But when the impression the public has is that the universities are just another cult, where you really can’t speak your mind or you’ll be drummed out or you’ll be cancelled or you’ll be shut down by protests, that feeds the conspiracy theories….”

As my offspring would verify (with a modicum of eye-rolling, moiself dares to hope), I reminded them at any opportunity – when they were young and especially later, when they were talking about their college classes where they sometimes felt discussions about pertinent or controversial issues were was stifled because someone said something that another person did not want to hear or claimed was “offensive” –  of the following:

The reason I have the opinions I have today, opinions that keep evolving and adapting to new information, is that (particularly during my school/observing-how-the-world-works-and-how-) I get to hear and read about ideas and events that the Someone Else ®  chorus found dangerous, offensive, blasphemous, destructive.
For example, my lifelong feminism has been possible because I got to hear people argue with and debate the various “sides” of the issue.  And the idea that males and females should have equal value, rights and opportunities but that powerful cultural, governmental, religious and academic structures are designed to prevent that and preserve patriarchal status quo – that was highly offensive, to many, many people.    

I will never forget the reaction of the charismatic, good looking, Nice Christian Boy ® in my high school’s gifted math class when the teacher brought in a recently published academic study on gender bias.  The study showed how school’s math textbooks, from an early age through the upper grades, discriminatorily portrayed boys and girls when presenting “story problems.”  For example, the study showed pictures of grade school math workshop books, where boys were overwhelmingly/statistically over-represented and were portrayed as active agents in the story problems, while girls, if mentioned at all, were in domestic scenarios or doing housework. This NCB’s boy’s way entering the discussion on this issue, which another girl and moiself were having with a couple of our male classmates, was to interrupt, and name-call us (the two girls) and dismiss our concerns and observations:

“This is ridiculous!
Stuff like that doesn’t matter – I can’t believe you’d fall for….”

Later in the school year this boy, in his yearbook graduation notes (where seniors got to list favorite activities, friends, future aspirations and what they wanted to be remembered for, etc.) wrote that his life goal was “to tactfully convey to those around me what the Lord has done for me.”  The Very. First. Things. I thought of at the time, when I read what he’d written – and the first thing that comes to mind today, on the rare occasions I have to recall him – is the “This is ridiculous” incident, and several others involving the ridiculing of classmates, wherein NCB demonstrated (what would later be defined by stand-up comics as) the phenomenon of “punching down.”

Once again, I digress.
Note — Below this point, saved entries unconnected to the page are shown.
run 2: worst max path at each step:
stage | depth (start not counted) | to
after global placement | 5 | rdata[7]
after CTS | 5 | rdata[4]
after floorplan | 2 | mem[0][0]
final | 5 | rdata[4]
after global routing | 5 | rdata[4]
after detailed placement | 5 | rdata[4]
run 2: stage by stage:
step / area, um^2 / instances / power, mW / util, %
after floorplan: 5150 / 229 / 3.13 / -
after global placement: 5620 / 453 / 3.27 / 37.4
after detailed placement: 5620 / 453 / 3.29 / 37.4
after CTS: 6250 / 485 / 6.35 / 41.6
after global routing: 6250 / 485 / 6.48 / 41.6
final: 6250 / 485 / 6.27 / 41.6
Thank you for bearing with me.

 

“You’re welcome. Now, as you were saying….”

 

So: JK Rowling’s tweet was in response to a May 28 article,  [1]  from the Water Supply and Sanitation Collaborative Council,   [2]   titled,

Opinion: Creating a more equal post-COVID-19 world
for people who menstruate

At first glance, I thought the article’s title was a headline from The Onion. It would seem JK Rowling did as well, and she beat me to the satirical punch (as easy thing to do, as moiself  is not on Twitter).  Here is Rowling’s tweet in its entirety:

” ‘People who menstruate.’ I’m sure there used to be a word for those people. Someone help me out. Wumben? Wimpund? Woomud?”
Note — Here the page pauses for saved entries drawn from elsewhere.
--- src/cpi_pkg.sv ---
`default_nettype none

package cpi_pkg;

  // Data path widths
  localparam int DataW        = 32;
  localparam int CountW       = 5;
  localparam int SlotW        = 4;
  localparam int CfgIdxW      = 1;
  localparam int CfgDataW     = 5;
  localparam int MaxPointsDef = 16;

  // Command codes on func
  localparam logic FuncWrite = 1'b0;
  localparam logic FuncQuery = 1'b1;

  // Configuration register indexes
  typedef enum logic [CfgIdxW-1:0] {
    CfgPointCount = 1'b0,
    CfgLinearMode = 1'b1
  } cfg_reg_e;

  // How a mapped value was obtained
  typedef enum logic [2:0] {
    HowPass    = 3'd0,
    HowExact   = 3'd1,
    HowClampLo = 3'd2,
    HowClampHi = 3'd3,
    HowInterp  = 3'd4
  } how_e;

  // Request to the serial divider
  typedef struct packed {
    logic                 start;
    logic [2*DataW-1:0]   dividend;
    logic [DataW-1:0]     divisor;
  } div_req_t;

endpackage

`default_nettype wire

--- src/cpi_div.sv ---
`default_nettype none

// Restoring divider, one quotient bit per cycle. The dividend's upper half
// must be below the divisor so that the quotient fits DataW bits.
module cpi_div (
  input  wire logic                           clk_i,
  input  wire logic                           rst_ni,
  input  wire cpi_pkg::div_req_t              req_i,
  output logic                                done_o,
  output logic [cpi_pkg::DataW-1:0]           quotient_o
);

  localparam int W  = cpi_pkg::DataW;
  localparam int NW = $clog2(W);

  logic          active_q;
  logic          done_q;
  logic [NW-1:0] cnt_q;
  logic [W-1:0]  rem_q;
  logic [W-1:0]  acc_q;
  logic [W-1:0]  divisor_q;

  logic [W:0]    trial;
  logic [W:0]    diff;
  logic          ge;

  // One trial subtraction
  always_comb begin
    trial = {rem_q, acc_q[W-1]};
    diff  = trial - {1'b0, divisor_q};
    ge    = trial >= {1'b0, divisor_q};
  end

  // Step control
  always_ff @(posedge clk_i or negedge rst_ni) begin
    if (!rst_ni) begin
      active_q <= 1'b0;
      done_q   <= 1'b0;
      cnt_q    <= '0;
    end else begin
      done_q <= 1'b0;
      if (req_i.start) begin
        active_q <= 1'b1;
        cnt_q    <= '0;
      end else if (active_q) begin
        cnt_q <= cnt_q + NW'(1);
        if (cnt_q == NW'(W - 1)) begin
          active_q <= 1'b0;
          done_q   <= 1'b1;
        end
      end
    end
  end

  // Remainder and quotient shift register
  always_ff @(posedge clk_i) begin
    if (req_i.start) begin
      rem_q     <= req_i.dividend[2*W-1:W];
      acc_q     <= req_i.dividend[W-1:0];
      divisor_q <= req_i.divisor;
    end else if (active_q) begin
      rem_q <= ge ? diff[W-1:0] : trial[W-1:0];
      acc_q <= {acc_q[W-2:0], ge};
    end
  end

  assign done_o     = done_q;
  assign quotient_o = acc_q;

endmodule

`default_nettype wire

--- config.mk ---
export PLATFORM = sky130hd
export DESIGN_NAME = cpi_div
export DESIGN_NICKNAME = d
export VERILOG_FILES = /design/src/cpi_pkg.sv /design/src/cpi_div.sv
export SDC_FILE = /design/constraint.sdc
export NUM_CORES = 1
export LEC_CHECK = 0
export BUFFER_PORTS_ARGS = -buffer_cell sky130_fd_sc_hd__buf_4
export CAP_MARGIN = 20
export CELL_PAD_IN_SITES_DETAIL_PLACEMENT = 1
export CELL_PAD_IN_SITES_GLOBAL_PLACEMENT = 1
export CORE_MARGIN = 2
export CORE_UTILIZATION = 40
export DETAILED_ROUTE_END_ITERATION = 8
export PLACE_DENSITY = 0.73
export SETUP_SLACK_MARGIN = 0.4
export SYNTH_ARGS = -nofsm -noshare
export SYNTH_HDL_FRONTEND = slang
export SYNTH_SLANG_ARGS = --single-unit
--- constraint.sdc ---
create_clock -name clk_i -period 6.2 [get_ports clk_i]
set_input_delay 0.62 -clock clk_i [delete_from_list [all_inputs] [get_ports clk_i]]
set_output_delay 0.62 -clock clk_i [all_outputs]
set_load 0.01 [all_outputs]
==> results.yml <==
routing:
  wirelength_um: 15540
  routedWlPerCell_um: 17.83
  postRouteAntennaNets: 0
  drt_iter0_markers: 253
  via_per_inst: 5.267
  vias: 4593
  drc: 0
  first_pass_iters: 4
worst_setup_path:
  worst_path_dominant_cell_family: "compound AO/OA/AOI/OAI gates"
  slowest_delay_ns: 0.46
  crit_top_cell: "a221o_1"
  cp_data_arrival_time_ns: 3.41
  critical_path_class: "reg -> reg"
  slowest_stage: "a311oi_1"
  endpoint_kind: "flop"
  cp_cell_sequence: "inv_1 -> ha_1 -> fa_1 -> nand2b_1 -> a21oi_1 -> o211ai_1 -> a311oi_1 -> a221o_1 -> a221oi_2 -> xnor2_1 -> a221o_1"
  cp_num_buf_inv: 1
  r2r.worst_path.cells: 11
  cp.depth: 11
  cp-start-kind: "flop"
  crit_required_ns: 6.33
  crit_fanout: 3
sta:
  min_period_ns: 3.281
  finalCritPeriodShare_pct: 52.91
  max_slew_margin_pct: 42.11
  fin_worst_skew_ns: 0.01248
  setup_viol: 0
  hold_viol: 0
  final.setup.tns_ns: 0
  slew_viol_final: 0
  fmax_mhz: 304.8
  rsz0062_at_grt: "no"
  worstMarginPinSlew_ns: 0.8684
yosys:
  synth-main-ff-cell: "edfxtp_1"
  ys_async_sr_fraction_pct: 6.796
  syn_nets: 669
  synth-seq-cells: 103
  syn_area_um2: 6259
  yosysMostFrequentCell: "edfxtp_1"
  synthCells: 535
  avgSynthCellArea_um2: 11.70
  synth.yosys.seq_area_share_pct: 48.86
  yosysTopAreaCell: "edfxtp_1"
  synth_edf_count: 96
  yosysWarnings: 0
  netlist-cell-type-count: 59
  synthTopCellsByCount: "96 x edfxtp_1, 51 x mux2_2, 41 x a21oi_1, 41 x inv_1, 34 x ha_1"
  ys_top_cells_by_area: "edfxtp_1 46%, mux2_2 9.2%, ha_1 6.8%, a21oi_1 3.3%, dfrtp_1 2.8%"
  netlist.area_leader.share_pct: 46.06
global_route:
  grt_use_total_pct: 20.00
  grt_pass1_vias: 5057
  grt_pass1_wl_um: 25780
  grt_max_degree: 71
  grt_antenna_before_repair: 0
  overflow: 0
layout:
  drive_gt1_share_pct: 32.98
  diodes: 0
  finalNetCount: 790
  final_area_um2: 7714
  fillers: 1637
  synthToLayoutAreaGrowth_pct: 23.25
clock_network:
  clk_pin_slew_ns: 0.08
  cts_sinks: 103
  hold_buffers: 0
  cts_tree: "done"
  cts_made_buffers: 9
  root_buffer: "clkbuf_16"
  clk_path_buf_depth: 2
  clock_latency_ns: 0.37
  h-tree-depth: 3
  post_cts_buffers: 0
  cts_resized: 0
pwr:
  leakage_nw: 3.338
  ir_drop_uv: 203.7
  powerDensity_nw_per_um2: 453.8
place:
  hpwl_um: 11620
  port_buffers: 131
  placed_cell_area_um2: 7398
  gp_congestion: 0.8130
min_path:
  hp-class: "in -> async"
floorplanning:
  fp.dieW_um: 129.1
  die_h_um: 129.1
  core_um2: 15260
  io_pins: 132
  die_area_um2: 16660
  start_util_pct: 41.02
  num_rows: 45
status:
  status: "complete, no violations"
run:
  maxCapViolations: 0
## kinds of logic after synthesis
logic type | count (synthesis) | synth area share [%]
mux | 71 | 13.29
flops | 103 | 48.86
compound gates | 110 | 12.06
simple gates | 123 | 10.20
buf+inv | 64 | 4.418
xor+xnor | 29 | 4.058
fa+ha+maj | 35 | 7.117
## final timing paths
check / slack [ns] / from / end
max: 2.92 / quotient_o[31]$_DFFE_PP_ / rem_q[30]$_DFFE_PP_
min: 0.04 / rst_ni / done_o$_DFF_PN0_
max reg2reg: 2.92 / quotient_o[31]$_DFFE_PP_ / rem_q[30]$_DFFE_PP_
min reg2reg: 0.55 / cnt_q[3]$_DFFE_PN0P_ / cnt_q[3]$_DFFE_PN0P_
max in group asynchronous: 6.03 / rst_ni / cnt_q[3]$_DFFE_PN0P_
min in group clk_i: 0.42 / req_i[3] / divisor_q[3]$_DFFE_PP_
## final cells by class
| cell class | count | area, um^2 | share of cell area, % |
|---|---|---|---|
| Inverter | 41 | 153.9 | 1.995 |
| Multi-Input combinational cell | 368 | 2924 | 37.91 |
| Timing Repair Buffer | 133 | 998.5 | 12.94 |
| Clock inverter | 7 | 90.09 | 1.168 |
| Sequential cell | 103 | 3058 | 39.64 |
| Clock buffer | 9 | 225.2 | 2.920 |
| Tap cell | 211 | 264.0 | 3.423 |
## placed cells by master (no fill, tap or decap), drive strengths merged, types with 9 or more instances in the layout
cell	Yosys	layout
clkbuf	16	9
a21oi	41	41
xor2	11	11
xnor2	18	18
o21ai	14	14
nand2	31	31
mux2	67	67
ha	34	34
a21o	14	14
nor2	26	26
inv	41	44
edfxtp	96	96
a221o	9	9
nor3	12	12
buf	7	133
## power breakdown
part           switching [mW]  internal, mW
sequential             0.0942         0.975
clock                   0.290         0.323
combinational           0.939         0.879
total                    1.32          2.18
## per-layer routing
| metal | track usage [%] | vias up | wire (um) | share of wire [%] |
|---|---|---|---|---|
| met2 | 33.21 | 125 | 7383 | 47 |
| li1 | - | 2232 | - | - |
| met1 | 24.13 | 2220 | 6654 | 43 |
| met3 | 7.597 | 16 | 1259 | 8.1 |
| met5 | 0 | - | 0 | 0 |
| met4 | 6.458 | 0 | 246 | 1.6 |
## stage by stage
step           util (%)  hold WS, ns  cells  power [mW]  setup WS [ns]
3_5_place_dp      48.49       0.4377    856       2.908          2.920
4_1_cts           50.55      0.03306    872       3.539          2.917
3_3_place_gp      48.49       0.4326    856       2.839          2.960
5_1_grt           50.55      0.03860    872       3.777          2.655
2_1_floorplan         -       0.3244    535       2.498          3.306
6_report          50.55      0.04456    872       3.500          2.920
## flip-flops by register name (all words and copies together) (netlist names)
| register | cells |
|---|---|
| cnt_q | 5 |
| active_q | 1 |
| done_o | 1 |
| quotient_o | 32 |
| divisor_q | 32 |
| rem_q | 32 |
(Power assumes the default switching activity.)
We are in the midst of a worldwide pandemic and resulting economic recession, with the largest unemployment figures since The Great Depression and uncertain options for recovery, while simultaneous grappling with nationwide civil unrest after the horrific death of yet another black man murdered by police officers,  [3] with demonstrations in a few cases turning to riots and sparking even more shocking displays of police brutality …which seems to be leading us toward a long overdue reckoning of our country’s entrenched system of political, judicial, financial, educational and cultural racism, the (grudging, in the case of many white folks) acknowledgement of which is fueling calls for the Herculaneum and potentially divisive (as counter-protests by white supremacist terrorist groups – which have yet to be labeled as such by our federal law enforcement agencies – indicate) tasks of addressing systemic racism, which includes reforming – or some cases, even dismantling– our nation’s law policing agencies….

And does even *one* of y’all think Rowling’s tweet is a fight worth picking?  Are you having a really bad period – excuse me, are you a Person On The Rag?

 

 

The denizens of the Transphobia Determination Committee and their special friends, famous and otherwise, began to pile on. One Twitter-er responded to Rowling with a judgmentally terse, “Why did you do this?”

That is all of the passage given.